■ WHAT IS NEEDED
Below are the records. List every line holding the word "make".
======== INPUT FOR THIS TASK ========
This is an optimization exercise on Yosys and OpenROAD, whose aim is small area, a short achievable clock period and few clock cycles, not a production implementation. Only simulation tests tie the RTL to the original design; equivalence was not proved.

$ cat design/flow/run.sh
#!/bin/bash
# synth_recipe.tcl (not shown) runs the flow's synth.tcl, then flattens the netlist and writes it again
# the make line also repeats each setting of config.mk as NAME=value (left out here)
make -C /OpenROAD-flow-scripts/flow DESIGN_CONFIG=/design/flow/config.mk WORK_HOME=/design/flow/orfs CLKGATE_MAP_FILE= SYNTH_SCRIPT=/design/flow/synth_recipe.tcl finish
$ cat design/flow/config.mk
export PLATFORM = sky130hd
export DESIGN_NAME = matmult_kernel
export DESIGN_NICKNAME = matmult_kernel
export VERILOG_FILES = /design/flow/design.v
export SDC_FILE = /design/flow/constraint.sdc
export NUM_CORES = 4
export LEC_CHECK = 0
export CAP_MARGIN = 20
export CORE_MARGIN = 2
export CORE_UTILIZATION = 40
export SLEW_MARGIN = 20
$ cat design/flow/constraint.sdc
create_clock -name core_clock -period 7.5 [get_ports {Clk}]
set_input_delay 1.5000 -clock core_clock [delete_from_list [all_inputs] [get_ports {Clk}]]
set_output_delay 1.5000 -clock core_clock [all_outputs]
set_load 0.01 [all_outputs]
========
■ TASK RESULT
# the make line also repeats each setting of config.mk as NAME=value (left out here)
make -C /OpenROAD-flow-scripts/flow DESIGN_CONFIG=/design/flow/config.mk WORK_HOME=/design/flow/orfs CLKGATE_MAP_FILE= SYNTH_SCRIPT=/design/flow/synth_recipe.tcl finish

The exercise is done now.